» **YOUR INSTRUCTIONS**
Which lines run from the line with "In the flow" through the line with "the first run" in the entries below? Print them exactly, both ends included, and nothing more.

(Collected data entries)
━━━
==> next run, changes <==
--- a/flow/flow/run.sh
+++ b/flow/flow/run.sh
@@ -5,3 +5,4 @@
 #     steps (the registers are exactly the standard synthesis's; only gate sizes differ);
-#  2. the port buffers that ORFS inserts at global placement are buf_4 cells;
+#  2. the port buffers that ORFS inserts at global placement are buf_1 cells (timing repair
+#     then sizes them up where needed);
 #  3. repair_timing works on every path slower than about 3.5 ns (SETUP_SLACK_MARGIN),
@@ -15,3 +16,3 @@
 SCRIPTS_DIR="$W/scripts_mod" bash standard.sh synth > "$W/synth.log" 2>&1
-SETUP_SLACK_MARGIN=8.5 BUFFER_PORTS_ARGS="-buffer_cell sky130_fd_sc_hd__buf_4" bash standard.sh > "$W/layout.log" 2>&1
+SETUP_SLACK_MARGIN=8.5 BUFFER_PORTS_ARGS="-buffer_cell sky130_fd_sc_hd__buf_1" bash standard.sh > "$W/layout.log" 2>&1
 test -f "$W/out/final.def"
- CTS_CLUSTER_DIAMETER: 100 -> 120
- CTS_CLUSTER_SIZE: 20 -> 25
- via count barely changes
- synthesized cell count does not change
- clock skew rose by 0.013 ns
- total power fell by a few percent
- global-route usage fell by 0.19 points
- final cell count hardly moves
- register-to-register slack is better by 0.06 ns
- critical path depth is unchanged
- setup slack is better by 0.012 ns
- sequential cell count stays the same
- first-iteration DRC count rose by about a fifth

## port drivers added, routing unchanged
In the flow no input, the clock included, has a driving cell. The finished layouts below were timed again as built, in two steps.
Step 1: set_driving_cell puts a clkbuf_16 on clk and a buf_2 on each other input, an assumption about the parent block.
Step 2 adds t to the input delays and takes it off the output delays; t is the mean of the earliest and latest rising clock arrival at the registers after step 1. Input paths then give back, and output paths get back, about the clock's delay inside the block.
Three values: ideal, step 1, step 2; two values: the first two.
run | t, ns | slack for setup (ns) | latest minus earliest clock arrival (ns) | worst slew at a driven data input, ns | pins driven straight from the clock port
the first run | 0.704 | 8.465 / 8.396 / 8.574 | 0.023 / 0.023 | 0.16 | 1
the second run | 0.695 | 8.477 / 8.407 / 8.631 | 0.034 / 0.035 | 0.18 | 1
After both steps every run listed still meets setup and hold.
From an optimization exercise on the open Yosys and OpenROAD flow, aimed at small area, a short achievable clock period and few clock cycles per item; shortcuts taken in it are not production practice.
Where RTL was checked, it was by simulation tests only, not by an equivalence proof against the original.
No activity file was given, so power comes from the tool's default toggle rates.

Setup of run 1:
==> flow/design.v <==
`timescale 1ns/1ns
module deinterlacer_v2 (
	clock,
	reset,
	dout_data,
	dout_ready,
	dout_valid,
	dout_startofpacket,
	dout_endofpacket,
	din_data,
	din_ready,
	din_valid,
	din_startofpacket,
	din_endofpacket
);
localparam DW = 24;
input  logic          clock;
input  logic          reset;
output logic [DW-1:0] dout_data;
input  logic          dout_ready;
output logic          dout_valid;
output logic          dout_startofpacket;
output logic          dout_endofpacket;
input  logic [DW-1:0] din_data;
output logic          din_ready;
input  logic          din_valid;
input  logic          din_startofpacket;
input  logic          din_endofpacket;
localparam [2:0] S_C0 = 3'd0, S_C1 = 3'd1, S_C2 = 3'd2, S_C3 = 3'd3,
                 S_HDR = 3'd4, S_PIX = 3'd5;
logic [2:0] ss;                     
localparam [2:0] O_IDLE = 3'd0, O_B1 = 3'd1, O_B2 = 3'd2, O_B3 = 3'd3,
                 O_VHDR = 3'd4, O_PIX = 3'd5;
logic [2:0] so;                     
logic [15:0] cw;                    
logic [14:0] ch;                    
logic [4:0]  wm1;                   
logic        wsel;                  
logic        oact;                  
logic        ahead;                 
logic        wfull;                 
logic        copy1;                 
logic        lastline;              
logic [4:0]  wp, op;                
logic [4:0]  k;                     
logic [4:0]  aw;                    
logic [DW-1:0]    r0;
logic [16*DW-1:0] s16;
logic [8*DW-1:0]  s8;
logic [4*DW-1:0]  s4;
logic [2*DW-1:0]  s2;
logic [DW-1:0]    s1;
wire  [DW-1:0] o16 = wm1[4] ? s16[16*DW-1 -: DW] : r0;
wire  [DW-1:0] o8  = wm1[3] ? s8[8*DW-1 -: DW]   : o16;
wire  [DW-1:0] o4  = wm1[2] ? s4[4*DW-1 -: DW]   : o8;
wire  [DW-1:0] o2  = wm1[1] ? s2[2*DW-1 -: DW]   : o4;
wire  [DW-1:0] tap = wm1[0] ? s1                 : o2;
always_ff @(posedge clock) begin : loop
	r0  <= wsel ? din_data : tap;
	s16 <= {s16[15*DW-1:0], r0};
	s8  <= {s8[7*DW-1:0], o16};
	s4  <= {s4[3*DW-1:0], o8};
	s2  <= {s2[DW-1:0], o4};
	s1  <= o2;
end
wire in_fire   = din_valid && din_ready;
wire write_now = din_valid && wsel;
wire can_load  = !dout_valid || dout_ready;
wire op_last   = (op == wm1);
wire wp_last   = (wp == wm1);
wire [4:0] k_p1   = k + 5'd1;
wire [4:0] k_inc  = (k == wm1) ? 5'd0 : k_p1;
wire [4:0] aw_inc = (aw == wm1) ? 5'd0 : aw + 5'd1;
wire pix_ready = oact && (k == op) && (copy1 || ahead || wfull || wp != op);
wire pix_load  = (so == O_PIX) && pix_ready && can_load;
wire retire    = pix_load && copy1 && op_last;
wire fresh     = write_now && !oact;                              
wire start     = write_now && (wp == 5'd0) && (wfull || !oact);   
wire cap_ready = (ss == S_HDR) || (ss == S_PIX);
logic [2:0] ss_n, so_n;
always_comb begin
	ss_n = ss;
	if (in_fire)
		case (ss)
			S_C0  : ss_n = S_C1;
			S_C1  : ss_n = S_C2;
			S_C2  : ss_n = S_C3;
			S_C3  : ss_n = S_HDR;
			S_HDR : ss_n = S_PIX;
			default : if (wp_last && din_endofpacket) ss_n = S_C0;
		endcase
	so_n = so;
	case (so)
		O_IDLE : if (cap_ready && can_load) so_n = O_B1;
		O_B1, O_B2, O_B3 : if (can_load) so_n = so + 3'd1;
		O_VHDR : if (can_load) so_n = O_PIX;
		default : if (retire && lastline && !ahead) so_n = O_IDLE;
	endcase
end
wire oact_n   = (oact && !(retire && !ahead)) || write_now;
wire ahead_n  = oact && !retire && (ahead || start);
wire wfull_n  = write_now ? wp_last : (wfull && !(retire && !ahead));
wire [4:0] wp_n = write_now ? (wp_last ? 5'd0 : wp + 5'd1) : wp;
wire [4:0] aw_n = write_now ? 5'd0 : aw_inc;
wire [4:0] op_n = pix_load ? (op_last ? 5'd0 : op + 5'd1) : op;
wire copy1_n    = (pix_load && op_last) ? ~copy1 : copy1;
wire [4:0] k_n  = fresh ? 5'd0 : k_inc;
wire lastline_n = (write_now && wp_last) ? din_endofpacket : (lastline && !(retire && !ahead));
wire wp_zero   = (wp == 5'd0);
wire ahead_w   = ahead || (wp_zero && wfull);               
wire [4:0] wp_p1 = wp + 5'd1;
wire mid_w     = !wp_last && (!ahead_w || wp_p1 < op);         
wire mid_nw    = !wfull && !wp_zero && (aw_inc == 5'd0) && (!ahead || wp < op);
wire early_n   = wfull && copy1 && op != 5'd0 && k_p1 == wm1 && wm1 != 5'd0 && !lastline && !ahead;
wire src_pix_n = (so == O_VHDR) ||
                 (so == O_B3 && can_load) ||
                 (so == O_PIX && !(lastline && copy1 && op_last && k == op && !ahead));
wire spix_v    = (ss == S_HDR) || (ss == S_PIX && !(wsel && wp_last && din_endofpacket));
wire spix_nv   = (ss == S_PIX);
wire wsel_v    = spix_v && src_pix_n && (wsel ? (mid_w || early_n) : (mid_nw || early_n || !oact));
wire wsel_nv   = spix_nv && src_pix_n && (mid_nw || early_n || !oact);
wire wsel_n    = din_valid ? wsel_v : wsel_nv;
wire drdy_n    = din_valid ? (!spix_v || wsel_v) : (!spix_nv || wsel_nv);
always_ff @(posedge clock or posedge reset) begin : states
	if (reset) begin
		ss        <= S_C0;
		so        <= O_IDLE;
		wsel      <= 0;
		din_ready <= 1;
		oact      <= 0;
		ahead     <= 0;
		wfull     <= 0;
		copy1     <= 0;
		lastline  <= 0;
		wp        <= 0;
		op        <= 0;
		k         <= 0;
		aw        <= 0;
	end else begin
		ss        <= ss_n;
		so        <= so_n;
		wsel      <= wsel_n;
		din_ready <= drdy_n;
		oact      <= oact_n;
		ahead     <= ahead_n;
		wfull     <= wfull_n;
		copy1     <= copy1_n;
		lastline  <= lastline_n;
		wp        <= wp_n;
		op        <= op_n;
		k         <= k_n;
		aw        <= aw_n;
	end
end
always_ff @(posedge clock) begin : capture
	if (din_valid && ss == S_C1)
		cw[15:4] <= {din_data[3:0], din_data[11:8], din_data[19:16]};
	if (din_valid && ss == S_C2) begin
		cw[3:0]   <= din_data[3:0];
		ch[14:8]  <= {din_data[10:8], din_data[19:16]};
	end
	if (din_valid && ss == S_C3)
		ch[7:0]   <= {din_data[3:0], din_data[11:8]};
	if (so == O_IDLE)
		wm1 <= cw[4:0] - 5'd1;
end
always_ff @(posedge clock or posedge reset) begin : source_ctl
	if (reset)
		dout_valid <= 0;
	else if ((so == O_PIX) ? pix_load : (so_n != so))
		dout_valid <= 1;
	else if (dout_ready)
		dout_valid <= 0;
end
always_ff @(posedge clock) begin : source_data
	if (can_load) begin
		case (so)
			O_IDLE : begin
				dout_data          <= 24'h00_00_0F;
				dout_startofpacket <= 1;
				dout_endofpacket   <= 0;
			end
			O_B1 : begin
				dout_data          <= {4'h0, cw[7:4], 4'h0, cw[11:8], 4'h0, cw[15:12]};
				dout_startofpacket <= 0;
				dout_endofpacket   <= 0;
			end
			O_B2 : begin
				dout_data          <= {4'h0, ch[10:7], 4'h0, ch[14:11], 4'h0, cw[3:0]};
				dout_startofpacket <= 0;
				dout_endofpacket   <= 0;
			end
			O_B3 : begin
				dout_data          <= {4'h0, 4'h2, 4'h0, ch[2:0], 1'b0, 4'h0, ch[6:3]};
				dout_startofpacket <= 0;
				dout_endofpacket   <= 1;
			end
			O_VHDR : begin
				dout_data          <= 24'h00_00_00;
				dout_startofpacket <= 1;
				dout_endofpacket   <= 0;
			end
			default : begin
				dout_data          <= r0;
				dout_startofpacket <= 0;
				dout_endofpacket   <= copy1 && op_last && lastline && !ahead;
			end
		endcase
	end
end
endmodule
clock: 8.0 ns
lec_check: 0
abc_clock_period_in_ps: 2500
cap_margin: 20
core_margin: 2
core_utilization: 50
cts_buf_list: sky130_fd_sc_hd__clkbuf_4 sky130_fd_sc_hd__clkbuf_8
cts_cluster_size: 30
setup_slack_margin: 5
slew_margin: 20
standard.sh (not shown) runs the stock make flow with config.mk's settings and CLKGATE_MAP_FILE= SYNTH_SCRIPT=/design/flow/synth_recipe.tcl, a recipe that flattens the netlist after the stock synthesis.
==> flow/flow/run.sh <==
#!/bin/bash
# Standard layout, with plain buffers on the ports and no CTS dummy loads.
export BUFFER_PORTS_ARGS="-buffer_cell sky130_fd_sc_hd__buf_2"
export CTS_ARGS="-sink_clustering_enable -repair_clock_nets -dont_use_dummy_load -sink_clustering_size 30 -buf_list {sky130_fd_sc_hd__clkbuf_4 sky130_fd_sc_hd__clkbuf_8}"
bash standard.sh > standard.log 2>&1
Testbench counts of run 1, summed over its fixed seeds: cycles 15,218, frames 64.
Inputs modified between run 1 and run 2:
--- a/flow/design.v
+++ b/flow/design.v
@@ -39,14 +39,14 @@
 logic        oact;                  
 logic        ahead;                 
 logic        wfull;                 
 logic        copy1;                 
 logic        lastline;              
 logic [4:0]  wp, op;                
-logic [4:0]  k;                     
 logic [4:0]  aw;                    
+logic [4:0]  ao;                    
 logic [DW-1:0]    r0;
 logic [16*DW-1:0] s16;
 logic [8*DW-1:0]  s8;
 logic [4*DW-1:0]  s4;
 logic [2*DW-1:0]  s2;
 logic [DW-1:0]    s1;
@@ -65,20 +65,18 @@
 end
 wire in_fire   = din_valid && din_ready;
 wire write_now = din_valid && wsel;
 wire can_load  = !dout_valid || dout_ready;
 wire op_last   = (op == wm1);
 wire wp_last   = (wp == wm1);
-wire [4:0] k_p1   = k + 5'd1;
-wire [4:0] k_inc  = (k == wm1) ? 5'd0 : k_p1;
 wire [4:0] aw_inc = (aw == wm1) ? 5'd0 : aw + 5'd1;
-wire pix_ready = oact && (k == op) && (copy1 || ahead || wfull || wp != op);
+wire [4:0] ao_inc = (ao == wm1) ? 5'd0 : ao + 5'd1;
+wire pix_ready = oact && (ao == 5'd0) && (copy1 || ahead || wfull || wp != op);
 wire pix_load  = (so == O_PIX) && pix_ready && can_load;
 wire retire    = pix_load && copy1 && op_last;
-wire fresh     = write_now && !oact;                              
-wire start     = write_now && (wp == 5'd0) && (wfull || !oact);   
+wire start     = write_now && (wp == 5'd0) && (wfull || !oact);    
 wire cap_ready = (ss == S_HDR) || (ss == S_PIX);
 logic [2:0] ss_n, so_n;
 always_comb begin
 	ss_n = ss;
 	if (in_fire)
 		case (ss)
@@ -101,29 +99,19 @@
 wire ahead_n  = oact && !retire && (ahead || start);
 wire wfull_n  = write_now ? wp_last : (wfull && !(retire && !ahead));
 wire [4:0] wp_n = write_now ? (wp_last ? 5'd0 : wp + 5'd1) : wp;
 wire [4:0] aw_n = write_now ? 5'd0 : aw_inc;
 wire [4:0] op_n = pix_load ? (op_last ? 5'd0 : op + 5'd1) : op;
 wire copy1_n    = (pix_load && op_last) ? ~copy1 : copy1;
-wire [4:0] k_n  = fresh ? 5'd0 : k_inc;
+wire [4:0] ao_n = (!oact || pix_load) ? ao : ao_inc;
 wire lastline_n = (write_now && wp_last) ? din_endofpacket : (lastline && !(retire && !ahead));
-wire wp_zero   = (wp == 5'd0);
-wire ahead_w   = ahead || (wp_zero && wfull);               
-wire [4:0] wp_p1 = wp + 5'd1;
-wire mid_w     = !wp_last && (!ahead_w || wp_p1 < op);         
-wire mid_nw    = !wfull && !wp_zero && (aw_inc == 5'd0) && (!ahead || wp < op);
-wire early_n   = wfull && copy1 && op != 5'd0 && k_p1 == wm1 && wm1 != 5'd0 && !lastline && !ahead;
-wire src_pix_n = (so == O_VHDR) ||
-                 (so == O_B3 && can_load) ||
-                 (so == O_PIX && !(lastline && copy1 && op_last && k == op && !ahead));
-wire spix_v    = (ss == S_HDR) || (ss == S_PIX && !(wsel && wp_last && din_endofpacket));
-wire spix_nv   = (ss == S_PIX);
-wire wsel_v    = spix_v && src_pix_n && (wsel ? (mid_w || early_n) : (mid_nw || early_n || !oact));
-wire wsel_nv   = spix_nv && src_pix_n && (mid_nw || early_n || !oact);
-wire wsel_n    = din_valid ? wsel_v : wsel_nv;
-wire drdy_n    = din_valid ? (!spix_v || wsel_v) : (!spix_nv || wsel_nv);
+wire pix_mode_n = (ss_n == S_PIX) && (so_n == O_VHDR || so_n == O_PIX);
+wire wsel_n = pix_mode_n &&
+              ((!wfull_n && wp_n != 5'd0 && aw_n == 5'd0 && !ahead_n) ||
+               !oact_n ||
+               (wfull_n && copy1_n && op_n == wm1 && ao_n == 5'd0 && wm1 != 5'd0 && !ahead_n && !lastline_n));
 always_ff @(posedge clock or posedge reset) begin : states
 	if (reset) begin
 		ss        <= S_C0;
 		so        <= O_IDLE;
 		wsel      <= 0;
 		din_ready <= 1;
@@ -131,28 +119,28 @@
 		ahead     <= 0;
 		wfull     <= 0;
 		copy1     <= 0;
 		lastline  <= 0;
 		wp        <= 0;
 		op        <= 0;
-		k         <= 0;
 		aw        <= 0;
+		ao        <= 0;
 	end else begin
 		ss        <= ss_n;
 		so        <= so_n;
 		wsel      <= wsel_n;
-		din_ready <= drdy_n;
+		din_ready <= (ss_n != S_PIX) || wsel_n;
 		oact      <= oact_n;
 		ahead     <= ahead_n;
 		wfull     <= wfull_n;
 		copy1     <= copy1_n;
-		lastline  <= lastline_n;
 		wp        <= wp_n;
 		op        <= op_n;
-		k         <= k_n;
 		aw        <= aw_n;
+		ao        <= ao_n;
+		lastline  <= lastline_n;
 	end
 end
 always_ff @(posedge clock) begin : capture
 	if (din_valid && ss == S_C1)
 		cw[15:4] <= {din_data[3:0], din_data[11:8], din_data[19:16]};
 	if (din_valid && ss == S_C2) begin
## What came out
Run 2 reports a lower global placer's final weighted congestion than run 1 does. The global-route usage number comes out higher for run 2 vs run 1. | synthesized-area fraction occupied by adder cells | higher: run 1 |. Compared with run 1, run 2 shows a lower count of clock buffers in the final design. Detailed route wirelength on metal2 (lower): run 1. Going from run 1 to run 2, design area decreased by about 0.7% relative to the old numbers, wire length of the first global-routing pass increased by 650 um relative to the old numbers. TritonCTS buffer count for run 2 is lower than for run 1. Both conditions hold for run 2: the flow ran to the end and the final layout passed the timing, DRC and antenna checks.
Only the layout flow was run in run 2; the RTL was not checked for function there.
━━━
» **SOLUTION FOR THIS PROBLEM**
In the flow no input, the clock included, has a driving cell. The finished layouts below were timed again as built, in two steps.
Step 1: set_driving_cell puts a clkbuf_16 on clk and a buf_2 on each other input, an assumption about the parent block.
Step 2 adds t to the input delays and takes it off the output delays; t is the mean of the earliest and latest rising clock arrival at the registers after step 1. Input paths then give back, and output paths get back, about the clock's delay inside the block.
Three values: ideal, step 1, step 2; two values: the first two.
run | t, ns | slack for setup (ns) | latest minus earliest clock arrival (ns) | worst slew at a driven data input, ns | pins driven straight from the clock port
the first run | 0.704 | 8.465 / 8.396 / 8.574 | 0.023 / 0.023 | 0.16 | 1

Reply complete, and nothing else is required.